Today I'm going to make my Grandma a birthday card and start harassing our old landlords about our surety because they still haven't given it back. We moved out on the 25th of January, so they've had way over their 30 days. I'm also going to work on getting the paperwork for Joe's medical records to be released to Dr. Kroll's office so he can get a physical. I don't think he's had one since he was in sports in high school and everyone should really have one every year or so. Our insurance covers it 100%, and while I'm sure that I'm making our insurance worthwhile (even though the mental health coverage sucks), he should use it too.

Something else I'm pondering since my physical on Monday is the HPV vaccination.

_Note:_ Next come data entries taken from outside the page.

## src/rtl/ex_operand_stage_if.sv

```systemverilog
// Signal bundle between decode/forwarding logic and the ID/EX operand stage.
// The master side drives decode, pipeline-control and forwarding inputs; the slave side is the stage.
interface ex_operand_stage_if #(
    parameter int DATA_WIDTH     = 32,
    parameter int OPCODE_LENGTH  = 4,
    parameter int REG_ADDR_WIDTH = 5
);
    logic                      id_valid;
    logic [DATA_WIDTH-1:0]     id_rs1_data;
    logic [DATA_WIDTH-1:0]     id_rs2_data;
    logic [DATA_WIDTH-1:0]     id_imm;
    logic [REG_ADDR_WIDTH-1:0] id_rs1;
    logic [REG_ADDR_WIDTH-1:0] id_rs2;
    logic [REG_ADDR_WIDTH-1:0] id_rd;
    logic                      id_alu_src;
    logic [OPCODE_LENGTH-1:0]  id_alu_op;
    logic                      id_reg_write;
    logic                      id_mem_read;
    logic                      id_mem_write;

    logic                      stall;
    logic                      flush;

    logic                      exm_reg_write;
    logic [REG_ADDR_WIDTH-1:0] exm_rd;
    logic [DATA_WIDTH-1:0]     exm_result;
    logic                      wb_reg_write;
    logic [REG_ADDR_WIDTH-1:0] wb_rd;
    logic [DATA_WIDTH-1:0]     wb_data;

    logic [DATA_WIDTH-1:0]     SrcA;
    logic [DATA_WIDTH-1:0]     SrcB;
    logic [OPCODE_LENGTH-1:0]  Operation;
    logic [DATA_WIDTH-1:0]     ex_store_data;
    logic [REG_ADDR_WIDTH-1:0] ex_rd;
    logic                      ex_valid;
    logic                      ex_reg_write;
    logic                      ex_mem_read;
    logic                      ex_mem_write;
    logic                      load_use_hazard;

    modport master (
        output id_valid, id_rs1_data, id_rs2_data, id_imm, id_rs1, id_rs2, id_rd,
               id_alu_src, id_alu_op, id_reg_write, id_mem_read, id_mem_write,
               stall, flush,
               exm_reg_write, exm_rd, exm_result, wb_reg_write, wb_rd, wb_data,
        input  SrcA, SrcB, Operation, ex_store_data, ex_rd,
               ex_valid, ex_reg_write, ex_mem_read, ex_mem_write, load_use_hazard
    );

    modport slave (
        input  id_valid, id_rs1_data, id_rs2_data, id_imm, id_rs1, id_rs2, id_rd,
               id_alu_src, id_alu_op, id_reg_write, id_mem_read, id_mem_write,
               stall, flush,
               exm_reg_write, exm_rd, exm_result, wb_reg_write, wb_rd, wb_data,
        output SrcA, SrcB, Operation, ex_store_data, ex_rd,
               ex_valid, ex_reg_write, ex_mem_read, ex_mem_write, load_use_hazard
    );
endinterface

```

## src/rtl/ex_operand_stage.sv

```systemverilog
// ID/EX pipeline register with EX/MEM and MEM/WB operand forwarding and load-use bubble insertion.
// Registered outputs appear one edge after capture; forwarding and the hazard flag are combinational.
module ex_operand_stage #(
    parameter int DATA_WIDTH     = 32,
    parameter int OPCODE_LENGTH  = 4,
    parameter int REG_ADDR_WIDTH = 5
) (
    input  logic               clk,
    input  logic               reset,
    ex_operand_stage_if.slave  bus
);

    typedef struct packed {
        logic                      valid;
        logic [DATA_WIDTH-1:0]     rs1_data;
        logic [DATA_WIDTH-1:0]     rs2_data;
        logic [DATA_WIDTH-1:0]     imm;
        logic [REG_ADDR_WIDTH-1:0] rs1;
        logic [REG_ADDR_WIDTH-1:0] rs2;
        logic [REG_ADDR_WIDTH-1:0] rd;
        logic                      alu_src;
        logic [OPCODE_LENGTH-1:0]  alu_op;
        logic                      reg_write;
        logic                      mem_read;
        logic                      mem_write;
    } ex_state_t;

    ex_state_t             ex_q;
    ex_state_t             ex_d;
    ex_state_t             id_instr;
    logic                  hazard;
    logic [DATA_WIDTH-1:0] fwd_rs1;
    logic [DATA_WIDTH-1:0] fwd_rs2;

    // EX/MEM beats MEM/WB; x0 is hard-wired zero and never takes a forwarded value.
    function automatic logic [DATA_WIDTH-1:0] forward(
        input logic [REG_ADDR_WIDTH-1:0] rs,
        input logic [DATA_WIDTH-1:0]     reg_data,
        input logic                      exm_we,
        input logic [REG_ADDR_WIDTH-1:0] exm_dst,
        input logic [DATA_WIDTH-1:0]     exm_val,
        input logic                      wb_we,
        input logic [REG_ADDR_WIDTH-1:0] wb_dst,
        input logic [DATA_WIDTH-1:0]     wb_val
    );
        if (rs == '0)                         return reg_data;
        else if (exm_we && (exm_dst == rs))   return exm_val;
        else if (wb_we && (wb_dst == rs))     return wb_val;
        else                                  return reg_data;
    endfunction

    always_comb begin
        id_instr           = '0;
        id_instr.valid     = bus.id_valid;
        id_instr.rs1_data  = bus.id_rs1_data;
        id_instr.rs2_data  = bus.id_rs2_data;
        id_instr.imm       = bus.id_imm;
        id_instr.rs1       = bus.id_rs1;
        id_instr.rs2       = bus.id_rs2;
        id_instr.rd        = bus.id_rd;
        id_instr.alu_src   = bus.id_alu_src;
        id_instr.alu_op    = bus.id_alu_op;
        id_instr.reg_write = bus.id_reg_write;
        id_instr.mem_read  = bus.id_mem_read;
        id_instr.mem_write = bus.id_mem_write;
    end

    // Conservative: rs2 is compared even for instructions that never read it.
    assign hazard = ex_q.valid && ex_q.mem_read && (ex_q.rd != '0) && bus.id_valid &&
                    ((ex_q.rd == bus.id_rs1) || (ex_q.rd == bus.id_rs2));

    always_comb begin
        // NOTE: ex_d gets a default before any branch, so no path leaves it unassigned and no latch is inferred.
        ex_d = '0;
        if (bus.flush)                  ex_d = '0;
        else if (bus.stall)             ex_d = ex_q;
        else if (hazard)                ex_d = '0;
        else if (bus.id_valid)          ex_d = id_instr;
        else                            ex_d = '0;
    end

    always_ff @(posedge clk or posedge reset) begin
        // NOTE: state registers use non-blocking assignments so every flop samples pre-edge values.
        if (reset) ex_q <= '0;
        else       ex_q <= ex_d;
    end

    always_comb begin
        fwd_rs1 = forward(ex_q.rs1, ex_q.rs1_data, bus.exm_reg_write, bus.exm_rd, bus.exm_result,
                          bus.wb_reg_write, bus.wb_rd, bus.wb_data);
        fwd_rs2 = forward(ex_q.rs2, ex_q.rs2_data, bus.exm_reg_write, bus.exm_rd, bus.exm_result,
                          bus.wb_reg_write, bus.wb_rd, bus.wb_data);
    end

    assign bus.SrcA            = fwd_rs1;
    assign bus.SrcB            = ex_q.alu_src ? ex_q.imm : fwd_rs2;
    assign bus.ex_store_data   = fwd_rs2;
    assign bus.Operation       = ex_q.alu_op;
    assign bus.ex_rd           = ex_q.rd;
    assign bus.ex_valid        = ex_q.valid;
    assign bus.ex_reg_write    = ex_q.reg_write;
    assign bus.ex_mem_read     = ex_q.mem_read;
    assign bus.ex_mem_write    = ex_q.mem_write;
    assign bus.load_use_hazard = hazard;

endmodule

```

## src/flat_wrapper.sv

```systemverilog
// flat-port wrapper written by rule: the top's interface ports become plain ports
module ex_operand_stage_flat 
#(
    parameter int DATA_WIDTH     = 32,
    parameter int OPCODE_LENGTH  = 4,
    parameter int REG_ADDR_WIDTH = 5
)
  (clk, reset, bus_id_valid, bus_id_rs1_data, bus_id_rs2_data, bus_id_imm, bus_id_rs1, bus_id_rs2, bus_id_rd, bus_id_alu_src, bus_id_alu_op, bus_id_reg_write, bus_id_mem_read, bus_id_mem_write, bus_stall, bus_flush, bus_exm_reg_write, bus_exm_rd, bus_exm_result, bus_wb_reg_write, bus_wb_rd, bus_wb_data, bus_SrcA, bus_SrcB, bus_Operation, bus_ex_store_data, bus_ex_rd, bus_ex_valid, bus_ex_reg_write, bus_ex_mem_read, bus_ex_mem_write, bus_load_use_hazard);
  ex_operand_stage_if #(.DATA_WIDTH(DATA_WIDTH), .OPCODE_LENGTH(OPCODE_LENGTH), .REG_ADDR_WIDTH(REG_ADDR_WIDTH)) bus_i ();
  input  logic clk;
  input  logic reset;
  input wire logic [$bits(bus_i.id_valid)-1:0] bus_id_valid;
  input wire logic [$bits(bus_i.id_rs1_data)-1:0] bus_id_rs1_data;
  input wire logic [$bits(bus_i.id_rs2_data)-1:0] bus_id_rs2_data;
  input wire logic [$bits(bus_i.id_imm)-1:0] bus_id_imm;
  input wire logic [$bits(bus_i.id_rs1)-1:0] bus_id_rs1;
  input wire logic [$bits(bus_i.id_rs2)-1:0] bus_id_rs2;
  input wire logic [$bits(bus_i.id_rd)-1:0] bus_id_rd;
  input wire logic [$bits(bus_i.id_alu_src)-1:0] bus_id_alu_src;
  input wire logic [$bits(bus_i.id_alu_op)-1:0] bus_id_alu_op;
  input wire logic [$bits(bus_i.id_reg_write)-1:0] bus_id_reg_write;
  input wire logic [$bits(bus_i.id_mem_read)-1:0] bus_id_mem_read;
  input wire logic [$bits(bus_i.id_mem_write)-1:0] bus_id_mem_write;
  input wire logic [$bits(bus_i.stall)-1:0] bus_stall;
  input wire logic [$bits(bus_i.flush)-1:0] bus_flush;
  input wire logic [$bits(bus_i.exm_reg_write)-1:0] bus_exm_reg_write;
  input wire logic [$bits(bus_i.exm_rd)-1:0] bus_exm_rd;
  input wire logic [$bits(bus_i.exm_result)-1:0] bus_exm_result;
  input wire logic [$bits(bus_i.wb_reg_write)-1:0] bus_wb_reg_write;
  input wire logic [$bits(bus_i.wb_rd)-1:0] bus_wb_rd;
  input wire logic [$bits(bus_i.wb_data)-1:0] bus_wb_data;
  output wire logic [$bits(bus_i.SrcA)-1:0] bus_SrcA;
  output wire logic [$bits(bus_i.SrcB)-1:0] bus_SrcB;
  output wire logic [$bits(bus_i.Operation)-1:0] bus_Operation;
  output wire logic [$bits(bus_i.ex_store_data)-1:0] bus_ex_store_data;
  output wire logic [$bits(bus_i.ex_rd)-1:0] bus_ex_rd;
  output wire logic [$bits(bus_i.ex_valid)-1:0] bus_ex_valid;
  output wire logic [$bits(bus_i.ex_reg_write)-1:0] bus_ex_reg_write;
  output wire logic [$bits(bus_i.ex_mem_read)-1:0] bus_ex_mem_read;
  output wire logic [$bits(bus_i.ex_mem_write)-1:0] bus_ex_mem_write;
  output wire logic [$bits(bus_i.load_use_hazard)-1:0] bus_load_use_hazard;
  assign bus_i.id_valid = bus_id_valid;
  assign bus_i.id_rs1_data = bus_id_rs1_data;
  assign bus_i.id_rs2_data = bus_id_rs2_data;
  assign bus_i.id_imm = bus_id_imm;
  assign bus_i.id_rs1 = bus_id_rs1;
  assign bus_i.id_rs2 = bus_id_rs2;
  assign bus_i.id_rd = bus_id_rd;
  assign bus_i.id_alu_src = bus_id_alu_src;
  assign bus_i.id_alu_op = bus_id_alu_op;
  assign bus_i.id_reg_write = bus_id_reg_write;
  assign bus_i.id_mem_read = bus_id_mem_read;
  assign bus_i.id_mem_write = bus_id_mem_write;
  assign bus_i.stall = bus_stall;
  assign bus_i.flush = bus_flush;
  assign bus_i.exm_reg_write = bus_exm_reg_write;
  assign bus_i.exm_rd = bus_exm_rd;
  assign bus_i.exm_result = bus_exm_result;
  assign bus_i.wb_reg_write = bus_wb_reg_write;
  assign bus_i.wb_rd = bus_wb_rd;
  assign bus_i.wb_data = bus_wb_data;
  assign bus_SrcA = bus_i.SrcA;
  assign bus_SrcB = bus_i.SrcB;
  assign bus_Operation = bus_i.Operation;
  assign bus_ex_store_data = bus_i.ex_store_data;
  assign bus_ex_rd = bus_i.ex_rd;
  assign bus_ex_valid = bus_i.ex_valid;
  assign bus_ex_reg_write = bus_i.ex_reg_write;
  assign bus_ex_mem_read = bus_i.ex_mem_read;
  assign bus_ex_mem_write = bus_i.ex_mem_write;
  assign bus_load_use_hazard = bus_i.load_use_hazard;
  ex_operand_stage #(.DATA_WIDTH(DATA_WIDTH), .OPCODE_LENGTH(OPCODE_LENGTH), .REG_ADDR_WIDTH(REG_ADDR_WIDTH)) u_core (.clk(clk), .reset(reset), .bus(bus_i));
endmodule
```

The PA brought it up and we discussed whether or not it was something I should consider. She said I fell into a gray area - I'm in the "at risk" age group, but I'm also married. That being said though, I still have the whole STD panel run every time I have the exam. As I told the PA, I have absolutely no reason to think I'll get an STD, but I also don't want to be naive and be convinced that my life will always be perfect. Plus, our insurance pays for that too. Blue Cross Blue Shield isn't going to make a dime off our premiums! I'm fairly certain that Blue Cross will cover the Gardasil series as well, so why not? I'll have to do some reading and think about it.